Give every line of the listing word for word, beginning at the first and including the line with "export VERILOG_FILES = /design/src/design/bmp2g_pkg.sv" as the last.

***** Provided data

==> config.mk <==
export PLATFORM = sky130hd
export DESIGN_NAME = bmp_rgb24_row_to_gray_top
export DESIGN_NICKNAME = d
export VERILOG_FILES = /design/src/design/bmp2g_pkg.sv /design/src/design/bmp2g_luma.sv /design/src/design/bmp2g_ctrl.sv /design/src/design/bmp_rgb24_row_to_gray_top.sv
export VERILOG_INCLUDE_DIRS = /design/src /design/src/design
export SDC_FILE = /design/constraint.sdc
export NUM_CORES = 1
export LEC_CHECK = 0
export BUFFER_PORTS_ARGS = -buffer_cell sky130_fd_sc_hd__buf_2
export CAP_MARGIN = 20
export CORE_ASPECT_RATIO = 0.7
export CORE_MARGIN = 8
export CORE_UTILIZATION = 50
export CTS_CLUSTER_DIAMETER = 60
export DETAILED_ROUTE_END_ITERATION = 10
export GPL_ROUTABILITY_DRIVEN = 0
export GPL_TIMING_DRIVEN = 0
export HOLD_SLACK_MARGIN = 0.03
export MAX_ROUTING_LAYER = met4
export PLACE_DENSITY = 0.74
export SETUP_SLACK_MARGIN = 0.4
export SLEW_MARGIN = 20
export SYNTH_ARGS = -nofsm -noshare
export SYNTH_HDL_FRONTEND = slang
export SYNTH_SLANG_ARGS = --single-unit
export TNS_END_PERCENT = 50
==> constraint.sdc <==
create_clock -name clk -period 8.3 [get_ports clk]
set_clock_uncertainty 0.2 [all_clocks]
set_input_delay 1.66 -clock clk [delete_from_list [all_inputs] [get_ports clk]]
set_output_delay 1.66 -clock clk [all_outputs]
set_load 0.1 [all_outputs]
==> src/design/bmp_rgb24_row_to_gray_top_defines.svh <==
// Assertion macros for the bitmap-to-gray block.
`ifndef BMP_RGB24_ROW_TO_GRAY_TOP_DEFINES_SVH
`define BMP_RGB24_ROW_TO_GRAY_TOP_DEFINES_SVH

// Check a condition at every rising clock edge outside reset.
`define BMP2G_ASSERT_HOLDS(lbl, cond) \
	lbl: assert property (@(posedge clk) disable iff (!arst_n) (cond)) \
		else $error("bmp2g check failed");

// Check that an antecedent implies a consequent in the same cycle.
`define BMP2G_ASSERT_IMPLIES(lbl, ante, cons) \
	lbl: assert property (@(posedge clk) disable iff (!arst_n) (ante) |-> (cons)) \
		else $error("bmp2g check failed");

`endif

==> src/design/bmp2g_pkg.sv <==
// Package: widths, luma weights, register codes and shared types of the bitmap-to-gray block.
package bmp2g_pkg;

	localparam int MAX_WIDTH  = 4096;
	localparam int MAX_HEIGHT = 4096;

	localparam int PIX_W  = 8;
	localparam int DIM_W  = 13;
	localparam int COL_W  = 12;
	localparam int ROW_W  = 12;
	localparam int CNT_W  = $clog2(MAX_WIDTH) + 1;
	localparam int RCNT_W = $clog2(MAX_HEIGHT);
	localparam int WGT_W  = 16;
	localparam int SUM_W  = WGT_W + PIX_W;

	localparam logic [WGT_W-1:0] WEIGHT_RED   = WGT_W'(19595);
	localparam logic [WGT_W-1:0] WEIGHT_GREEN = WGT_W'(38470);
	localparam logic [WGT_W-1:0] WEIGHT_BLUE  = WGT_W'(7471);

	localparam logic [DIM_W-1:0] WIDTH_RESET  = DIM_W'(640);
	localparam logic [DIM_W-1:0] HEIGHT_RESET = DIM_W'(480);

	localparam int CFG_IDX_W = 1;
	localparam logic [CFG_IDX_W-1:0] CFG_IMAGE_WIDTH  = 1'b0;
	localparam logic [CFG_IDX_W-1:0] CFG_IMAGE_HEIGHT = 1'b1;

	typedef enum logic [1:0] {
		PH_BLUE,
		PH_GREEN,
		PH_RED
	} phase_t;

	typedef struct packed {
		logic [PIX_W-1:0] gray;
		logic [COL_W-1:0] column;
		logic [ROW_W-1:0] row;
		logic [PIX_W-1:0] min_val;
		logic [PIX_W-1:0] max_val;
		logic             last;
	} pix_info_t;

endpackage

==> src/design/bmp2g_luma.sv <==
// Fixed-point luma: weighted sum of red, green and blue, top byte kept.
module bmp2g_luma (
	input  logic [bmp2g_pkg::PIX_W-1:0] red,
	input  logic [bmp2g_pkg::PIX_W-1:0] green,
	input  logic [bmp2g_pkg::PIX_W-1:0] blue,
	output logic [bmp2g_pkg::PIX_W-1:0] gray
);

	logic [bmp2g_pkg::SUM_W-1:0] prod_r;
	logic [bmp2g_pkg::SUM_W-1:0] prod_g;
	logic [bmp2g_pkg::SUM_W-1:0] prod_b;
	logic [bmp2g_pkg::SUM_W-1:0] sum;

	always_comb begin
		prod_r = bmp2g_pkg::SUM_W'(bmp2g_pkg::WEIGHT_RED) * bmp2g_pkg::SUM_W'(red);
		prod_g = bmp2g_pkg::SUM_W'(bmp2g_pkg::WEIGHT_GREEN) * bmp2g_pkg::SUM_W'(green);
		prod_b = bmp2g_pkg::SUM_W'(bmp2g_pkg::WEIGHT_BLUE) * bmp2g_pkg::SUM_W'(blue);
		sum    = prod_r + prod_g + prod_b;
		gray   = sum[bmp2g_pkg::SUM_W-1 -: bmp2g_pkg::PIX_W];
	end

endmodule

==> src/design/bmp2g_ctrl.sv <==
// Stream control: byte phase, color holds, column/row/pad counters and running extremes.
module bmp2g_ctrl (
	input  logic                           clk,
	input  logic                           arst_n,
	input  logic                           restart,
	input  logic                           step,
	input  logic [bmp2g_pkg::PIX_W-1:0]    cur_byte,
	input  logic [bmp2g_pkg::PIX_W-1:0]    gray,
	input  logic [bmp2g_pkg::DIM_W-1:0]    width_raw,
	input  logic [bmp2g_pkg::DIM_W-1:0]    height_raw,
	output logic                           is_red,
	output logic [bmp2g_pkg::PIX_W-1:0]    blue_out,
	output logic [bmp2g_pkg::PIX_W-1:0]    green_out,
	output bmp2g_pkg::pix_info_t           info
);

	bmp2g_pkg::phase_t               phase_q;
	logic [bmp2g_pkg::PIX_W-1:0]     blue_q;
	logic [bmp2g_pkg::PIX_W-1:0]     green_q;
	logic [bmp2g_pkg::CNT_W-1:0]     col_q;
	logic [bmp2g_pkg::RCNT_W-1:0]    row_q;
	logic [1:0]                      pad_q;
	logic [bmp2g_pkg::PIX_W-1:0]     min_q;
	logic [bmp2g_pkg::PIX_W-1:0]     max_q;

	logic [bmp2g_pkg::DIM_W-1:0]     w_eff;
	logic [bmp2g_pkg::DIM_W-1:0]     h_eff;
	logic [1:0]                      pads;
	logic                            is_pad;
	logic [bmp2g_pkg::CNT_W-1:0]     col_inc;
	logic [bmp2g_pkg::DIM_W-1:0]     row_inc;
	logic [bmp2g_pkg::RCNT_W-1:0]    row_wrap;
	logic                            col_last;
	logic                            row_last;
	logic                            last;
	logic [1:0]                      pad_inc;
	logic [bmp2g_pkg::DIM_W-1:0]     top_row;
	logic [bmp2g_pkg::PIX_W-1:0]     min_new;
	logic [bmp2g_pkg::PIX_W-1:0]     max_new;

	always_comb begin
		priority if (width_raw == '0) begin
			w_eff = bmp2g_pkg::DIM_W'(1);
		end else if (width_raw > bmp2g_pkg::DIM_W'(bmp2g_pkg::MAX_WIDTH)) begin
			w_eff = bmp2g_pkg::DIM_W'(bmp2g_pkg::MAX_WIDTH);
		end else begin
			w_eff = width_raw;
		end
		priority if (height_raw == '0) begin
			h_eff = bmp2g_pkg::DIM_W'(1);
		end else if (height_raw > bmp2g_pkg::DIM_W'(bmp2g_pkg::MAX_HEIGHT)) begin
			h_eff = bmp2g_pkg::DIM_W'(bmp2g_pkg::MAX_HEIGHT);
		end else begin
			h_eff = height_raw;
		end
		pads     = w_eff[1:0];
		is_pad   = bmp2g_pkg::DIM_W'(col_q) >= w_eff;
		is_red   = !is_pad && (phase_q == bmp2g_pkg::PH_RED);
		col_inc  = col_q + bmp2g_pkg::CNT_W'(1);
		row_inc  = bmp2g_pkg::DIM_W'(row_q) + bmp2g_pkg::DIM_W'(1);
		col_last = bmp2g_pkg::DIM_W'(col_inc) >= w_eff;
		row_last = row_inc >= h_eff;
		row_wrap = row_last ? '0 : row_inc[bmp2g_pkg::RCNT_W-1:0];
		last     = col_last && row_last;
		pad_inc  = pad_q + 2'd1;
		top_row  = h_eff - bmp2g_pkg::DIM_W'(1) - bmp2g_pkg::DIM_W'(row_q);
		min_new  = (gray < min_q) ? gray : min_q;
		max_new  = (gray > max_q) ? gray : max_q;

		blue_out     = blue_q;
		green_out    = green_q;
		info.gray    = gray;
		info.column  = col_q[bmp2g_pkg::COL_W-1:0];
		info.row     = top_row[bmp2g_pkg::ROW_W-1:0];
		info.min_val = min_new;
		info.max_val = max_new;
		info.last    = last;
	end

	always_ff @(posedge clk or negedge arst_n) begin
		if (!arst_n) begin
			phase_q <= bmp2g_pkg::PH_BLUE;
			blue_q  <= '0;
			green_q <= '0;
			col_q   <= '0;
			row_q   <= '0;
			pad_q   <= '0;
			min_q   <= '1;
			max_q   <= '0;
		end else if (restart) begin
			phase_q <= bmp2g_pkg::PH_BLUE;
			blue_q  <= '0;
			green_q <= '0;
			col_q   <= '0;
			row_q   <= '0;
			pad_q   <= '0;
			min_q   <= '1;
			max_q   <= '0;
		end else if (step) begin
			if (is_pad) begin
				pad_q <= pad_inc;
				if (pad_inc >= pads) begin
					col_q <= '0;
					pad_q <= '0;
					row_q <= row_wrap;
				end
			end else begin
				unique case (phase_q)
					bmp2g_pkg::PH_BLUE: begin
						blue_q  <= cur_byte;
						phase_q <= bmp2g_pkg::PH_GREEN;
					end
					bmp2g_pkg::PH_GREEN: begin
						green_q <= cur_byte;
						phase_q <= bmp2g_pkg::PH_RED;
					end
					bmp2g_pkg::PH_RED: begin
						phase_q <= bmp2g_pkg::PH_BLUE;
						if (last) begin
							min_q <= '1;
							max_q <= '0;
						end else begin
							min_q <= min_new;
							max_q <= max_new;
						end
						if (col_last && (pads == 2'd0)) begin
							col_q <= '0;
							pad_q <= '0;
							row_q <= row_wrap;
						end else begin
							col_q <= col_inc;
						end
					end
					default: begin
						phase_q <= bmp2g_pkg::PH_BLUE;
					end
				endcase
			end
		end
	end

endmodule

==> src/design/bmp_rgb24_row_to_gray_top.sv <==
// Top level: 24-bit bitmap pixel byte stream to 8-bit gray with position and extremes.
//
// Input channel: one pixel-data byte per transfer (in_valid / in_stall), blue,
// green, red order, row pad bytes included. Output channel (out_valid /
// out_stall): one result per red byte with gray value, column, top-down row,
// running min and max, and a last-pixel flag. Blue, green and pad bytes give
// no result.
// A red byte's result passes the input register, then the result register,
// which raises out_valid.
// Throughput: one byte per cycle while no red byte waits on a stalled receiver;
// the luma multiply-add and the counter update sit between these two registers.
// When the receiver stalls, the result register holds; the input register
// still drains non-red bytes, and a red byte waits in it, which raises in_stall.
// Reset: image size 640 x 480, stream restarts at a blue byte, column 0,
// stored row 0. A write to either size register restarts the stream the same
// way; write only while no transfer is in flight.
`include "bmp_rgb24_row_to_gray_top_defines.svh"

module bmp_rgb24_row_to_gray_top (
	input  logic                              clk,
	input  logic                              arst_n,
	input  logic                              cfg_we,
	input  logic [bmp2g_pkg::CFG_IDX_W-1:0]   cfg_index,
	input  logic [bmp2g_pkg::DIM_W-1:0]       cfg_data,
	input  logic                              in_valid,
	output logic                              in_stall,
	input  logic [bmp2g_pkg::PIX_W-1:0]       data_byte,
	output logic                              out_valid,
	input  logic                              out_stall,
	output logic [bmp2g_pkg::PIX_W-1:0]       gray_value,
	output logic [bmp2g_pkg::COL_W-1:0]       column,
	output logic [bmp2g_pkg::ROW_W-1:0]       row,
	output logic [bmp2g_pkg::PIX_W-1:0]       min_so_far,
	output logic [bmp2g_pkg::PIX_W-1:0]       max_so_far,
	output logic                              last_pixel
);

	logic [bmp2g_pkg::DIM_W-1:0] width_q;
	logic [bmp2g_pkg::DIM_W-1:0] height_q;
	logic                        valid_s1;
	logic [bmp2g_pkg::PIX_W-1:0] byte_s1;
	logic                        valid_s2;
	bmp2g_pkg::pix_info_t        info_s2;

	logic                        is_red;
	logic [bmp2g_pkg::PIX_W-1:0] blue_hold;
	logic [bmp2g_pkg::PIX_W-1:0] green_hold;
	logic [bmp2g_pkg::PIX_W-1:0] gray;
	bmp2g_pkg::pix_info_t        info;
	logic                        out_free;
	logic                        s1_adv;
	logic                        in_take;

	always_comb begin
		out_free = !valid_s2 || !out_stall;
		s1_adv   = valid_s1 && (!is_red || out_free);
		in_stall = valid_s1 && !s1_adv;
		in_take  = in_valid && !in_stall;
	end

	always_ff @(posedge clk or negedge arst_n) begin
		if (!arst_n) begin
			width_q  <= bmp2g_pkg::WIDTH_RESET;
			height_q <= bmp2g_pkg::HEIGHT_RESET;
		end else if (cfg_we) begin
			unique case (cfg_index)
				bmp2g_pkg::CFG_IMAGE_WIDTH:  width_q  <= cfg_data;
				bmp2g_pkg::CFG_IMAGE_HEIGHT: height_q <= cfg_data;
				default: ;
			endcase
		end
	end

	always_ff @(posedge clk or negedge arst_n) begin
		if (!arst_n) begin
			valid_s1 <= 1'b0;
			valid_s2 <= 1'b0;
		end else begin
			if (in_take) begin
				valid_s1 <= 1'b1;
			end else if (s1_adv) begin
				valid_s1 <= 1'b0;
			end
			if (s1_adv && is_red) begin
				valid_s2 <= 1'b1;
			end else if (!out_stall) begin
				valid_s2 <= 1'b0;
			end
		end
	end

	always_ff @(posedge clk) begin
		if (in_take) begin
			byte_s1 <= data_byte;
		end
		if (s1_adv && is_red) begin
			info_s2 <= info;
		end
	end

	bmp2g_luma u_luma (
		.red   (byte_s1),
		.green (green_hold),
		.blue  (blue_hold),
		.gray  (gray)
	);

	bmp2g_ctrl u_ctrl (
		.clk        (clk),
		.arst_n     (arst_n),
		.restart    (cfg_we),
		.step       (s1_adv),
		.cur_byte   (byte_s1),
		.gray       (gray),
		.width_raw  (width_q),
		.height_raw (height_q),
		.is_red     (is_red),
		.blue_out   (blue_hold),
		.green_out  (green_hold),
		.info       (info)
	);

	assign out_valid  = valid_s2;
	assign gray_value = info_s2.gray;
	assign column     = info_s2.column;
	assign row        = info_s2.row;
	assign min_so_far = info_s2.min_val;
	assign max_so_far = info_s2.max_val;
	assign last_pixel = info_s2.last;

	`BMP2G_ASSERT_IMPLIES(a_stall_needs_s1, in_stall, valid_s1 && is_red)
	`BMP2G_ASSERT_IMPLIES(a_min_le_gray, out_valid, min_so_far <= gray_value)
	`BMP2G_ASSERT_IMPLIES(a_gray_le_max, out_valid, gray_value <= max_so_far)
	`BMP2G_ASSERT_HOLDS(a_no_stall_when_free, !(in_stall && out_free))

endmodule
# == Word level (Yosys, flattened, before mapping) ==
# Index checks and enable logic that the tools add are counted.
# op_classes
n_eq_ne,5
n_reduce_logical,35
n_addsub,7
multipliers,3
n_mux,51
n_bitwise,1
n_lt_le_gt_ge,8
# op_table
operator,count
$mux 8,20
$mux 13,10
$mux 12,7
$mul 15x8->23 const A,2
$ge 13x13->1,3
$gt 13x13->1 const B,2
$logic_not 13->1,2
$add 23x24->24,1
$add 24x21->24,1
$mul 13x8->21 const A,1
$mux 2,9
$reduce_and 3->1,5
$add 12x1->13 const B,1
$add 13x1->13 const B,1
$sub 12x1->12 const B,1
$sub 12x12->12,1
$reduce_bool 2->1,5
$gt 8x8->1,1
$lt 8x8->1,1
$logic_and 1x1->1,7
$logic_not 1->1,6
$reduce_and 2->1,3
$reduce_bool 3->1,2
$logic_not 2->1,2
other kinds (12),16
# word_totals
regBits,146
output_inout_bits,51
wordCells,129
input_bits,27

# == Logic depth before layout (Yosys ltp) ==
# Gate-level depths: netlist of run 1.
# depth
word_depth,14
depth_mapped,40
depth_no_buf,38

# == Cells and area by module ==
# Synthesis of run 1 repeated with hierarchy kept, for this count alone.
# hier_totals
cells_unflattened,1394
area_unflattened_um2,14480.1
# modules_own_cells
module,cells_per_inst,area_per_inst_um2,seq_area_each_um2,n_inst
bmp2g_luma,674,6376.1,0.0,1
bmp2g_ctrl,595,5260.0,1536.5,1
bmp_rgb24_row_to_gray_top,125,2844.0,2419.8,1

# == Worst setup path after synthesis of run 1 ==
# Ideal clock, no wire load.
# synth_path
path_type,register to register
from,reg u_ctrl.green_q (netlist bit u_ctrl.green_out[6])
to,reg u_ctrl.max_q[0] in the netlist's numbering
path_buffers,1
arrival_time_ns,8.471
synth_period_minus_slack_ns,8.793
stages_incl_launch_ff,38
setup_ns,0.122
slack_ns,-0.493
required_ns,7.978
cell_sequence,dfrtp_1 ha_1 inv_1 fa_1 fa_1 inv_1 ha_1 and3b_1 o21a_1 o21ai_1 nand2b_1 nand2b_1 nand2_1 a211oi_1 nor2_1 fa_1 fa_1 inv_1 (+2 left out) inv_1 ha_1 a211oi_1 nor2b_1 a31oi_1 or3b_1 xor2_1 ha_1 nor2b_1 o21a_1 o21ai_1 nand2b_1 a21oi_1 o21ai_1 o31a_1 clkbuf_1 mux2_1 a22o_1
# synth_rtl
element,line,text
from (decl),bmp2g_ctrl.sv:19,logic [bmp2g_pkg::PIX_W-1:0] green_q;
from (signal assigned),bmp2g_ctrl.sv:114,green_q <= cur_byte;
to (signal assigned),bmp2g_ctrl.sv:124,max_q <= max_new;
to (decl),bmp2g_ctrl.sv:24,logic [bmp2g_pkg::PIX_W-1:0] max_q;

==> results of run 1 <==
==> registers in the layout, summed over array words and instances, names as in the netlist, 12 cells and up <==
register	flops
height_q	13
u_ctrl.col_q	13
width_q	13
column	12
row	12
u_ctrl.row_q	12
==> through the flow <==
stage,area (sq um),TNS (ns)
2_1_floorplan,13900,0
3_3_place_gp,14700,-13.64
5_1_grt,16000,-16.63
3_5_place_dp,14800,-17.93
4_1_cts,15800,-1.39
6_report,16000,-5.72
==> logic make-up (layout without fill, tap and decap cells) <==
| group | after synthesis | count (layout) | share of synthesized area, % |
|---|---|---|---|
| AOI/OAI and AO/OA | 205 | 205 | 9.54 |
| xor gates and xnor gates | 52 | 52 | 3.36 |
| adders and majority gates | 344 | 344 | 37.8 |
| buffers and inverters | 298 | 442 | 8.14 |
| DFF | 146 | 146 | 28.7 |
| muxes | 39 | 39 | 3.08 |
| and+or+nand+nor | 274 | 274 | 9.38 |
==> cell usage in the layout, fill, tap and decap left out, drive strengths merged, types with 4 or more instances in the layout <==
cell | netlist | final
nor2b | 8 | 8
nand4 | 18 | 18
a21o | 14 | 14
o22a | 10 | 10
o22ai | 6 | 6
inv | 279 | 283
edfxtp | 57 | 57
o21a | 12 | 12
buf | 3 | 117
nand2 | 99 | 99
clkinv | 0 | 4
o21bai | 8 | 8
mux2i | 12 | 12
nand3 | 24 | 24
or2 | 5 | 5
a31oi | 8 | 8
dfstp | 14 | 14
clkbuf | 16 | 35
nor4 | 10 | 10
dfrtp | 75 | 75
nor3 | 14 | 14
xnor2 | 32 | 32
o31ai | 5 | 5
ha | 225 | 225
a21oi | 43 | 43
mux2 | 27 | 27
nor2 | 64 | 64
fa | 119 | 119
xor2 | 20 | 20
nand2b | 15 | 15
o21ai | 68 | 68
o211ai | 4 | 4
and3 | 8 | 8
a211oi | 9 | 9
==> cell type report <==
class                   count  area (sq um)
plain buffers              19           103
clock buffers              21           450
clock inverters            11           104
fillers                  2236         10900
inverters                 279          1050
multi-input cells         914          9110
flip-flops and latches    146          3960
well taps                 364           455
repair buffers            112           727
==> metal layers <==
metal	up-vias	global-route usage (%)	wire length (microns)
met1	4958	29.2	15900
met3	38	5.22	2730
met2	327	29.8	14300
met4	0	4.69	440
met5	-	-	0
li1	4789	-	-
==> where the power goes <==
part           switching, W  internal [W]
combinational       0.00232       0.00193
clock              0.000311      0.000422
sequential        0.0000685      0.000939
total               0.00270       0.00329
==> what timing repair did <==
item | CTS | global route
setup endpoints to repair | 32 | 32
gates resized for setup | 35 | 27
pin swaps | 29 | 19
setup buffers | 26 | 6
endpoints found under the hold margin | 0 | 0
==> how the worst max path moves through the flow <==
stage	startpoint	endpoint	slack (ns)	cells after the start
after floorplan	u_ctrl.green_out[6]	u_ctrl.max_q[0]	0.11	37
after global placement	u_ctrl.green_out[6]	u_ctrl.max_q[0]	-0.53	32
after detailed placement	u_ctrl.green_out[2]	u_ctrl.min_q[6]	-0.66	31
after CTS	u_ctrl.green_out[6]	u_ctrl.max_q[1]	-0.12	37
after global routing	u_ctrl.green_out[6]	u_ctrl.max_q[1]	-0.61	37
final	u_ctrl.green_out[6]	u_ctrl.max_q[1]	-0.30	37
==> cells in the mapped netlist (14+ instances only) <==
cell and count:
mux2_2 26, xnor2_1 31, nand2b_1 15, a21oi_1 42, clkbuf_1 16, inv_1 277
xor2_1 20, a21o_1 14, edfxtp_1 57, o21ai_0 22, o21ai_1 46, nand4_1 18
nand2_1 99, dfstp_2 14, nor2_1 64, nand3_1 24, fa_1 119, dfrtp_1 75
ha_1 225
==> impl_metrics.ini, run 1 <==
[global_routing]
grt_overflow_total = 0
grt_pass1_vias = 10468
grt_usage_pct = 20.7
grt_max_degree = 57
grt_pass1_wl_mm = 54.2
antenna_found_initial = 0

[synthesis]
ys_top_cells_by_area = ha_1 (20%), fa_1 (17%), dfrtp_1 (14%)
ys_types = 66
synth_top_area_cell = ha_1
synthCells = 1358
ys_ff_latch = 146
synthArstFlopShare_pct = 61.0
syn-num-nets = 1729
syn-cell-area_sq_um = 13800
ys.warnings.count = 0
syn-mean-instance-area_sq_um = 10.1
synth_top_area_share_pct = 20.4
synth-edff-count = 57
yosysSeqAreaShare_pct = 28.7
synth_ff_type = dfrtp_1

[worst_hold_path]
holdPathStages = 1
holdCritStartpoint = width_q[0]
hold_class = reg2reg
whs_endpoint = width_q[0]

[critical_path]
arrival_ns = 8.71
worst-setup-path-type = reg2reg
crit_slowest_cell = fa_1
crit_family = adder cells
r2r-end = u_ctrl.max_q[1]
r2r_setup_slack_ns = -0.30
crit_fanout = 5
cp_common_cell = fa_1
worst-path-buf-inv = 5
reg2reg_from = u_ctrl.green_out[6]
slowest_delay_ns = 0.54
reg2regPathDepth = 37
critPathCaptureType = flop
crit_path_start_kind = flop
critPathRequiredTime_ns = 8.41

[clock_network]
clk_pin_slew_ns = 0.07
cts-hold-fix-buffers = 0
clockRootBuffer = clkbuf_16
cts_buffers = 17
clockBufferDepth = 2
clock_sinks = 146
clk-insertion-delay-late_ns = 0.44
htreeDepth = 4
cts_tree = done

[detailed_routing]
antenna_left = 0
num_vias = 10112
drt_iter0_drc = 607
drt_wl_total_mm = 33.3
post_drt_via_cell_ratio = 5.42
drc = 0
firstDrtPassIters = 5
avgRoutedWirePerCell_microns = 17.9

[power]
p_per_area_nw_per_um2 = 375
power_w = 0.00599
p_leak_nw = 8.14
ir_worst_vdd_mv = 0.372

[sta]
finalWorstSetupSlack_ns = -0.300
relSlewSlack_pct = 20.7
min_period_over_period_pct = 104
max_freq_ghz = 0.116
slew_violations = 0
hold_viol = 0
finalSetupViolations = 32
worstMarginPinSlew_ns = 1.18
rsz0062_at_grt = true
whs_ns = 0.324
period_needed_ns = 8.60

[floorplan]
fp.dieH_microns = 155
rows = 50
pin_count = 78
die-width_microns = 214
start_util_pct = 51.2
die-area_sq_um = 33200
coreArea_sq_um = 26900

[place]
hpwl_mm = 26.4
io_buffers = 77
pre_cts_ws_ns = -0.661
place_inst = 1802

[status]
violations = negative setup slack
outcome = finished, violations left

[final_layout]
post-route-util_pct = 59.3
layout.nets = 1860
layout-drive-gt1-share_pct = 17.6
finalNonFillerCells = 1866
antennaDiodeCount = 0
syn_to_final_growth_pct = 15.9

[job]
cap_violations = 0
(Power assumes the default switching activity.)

**********

Result of this task
==> config.mk <==
export PLATFORM = sky130hd
export DESIGN_NAME = bmp_rgb24_row_to_gray_top
export DESIGN_NICKNAME = d
export VERILOG_FILES = /design/src/design/bmp2g_pkg.sv /design/src/design/bmp2g_luma.sv /design/src/design/bmp2g_ctrl.sv /design/src/design/bmp_rgb24_row_to_gray_top.sv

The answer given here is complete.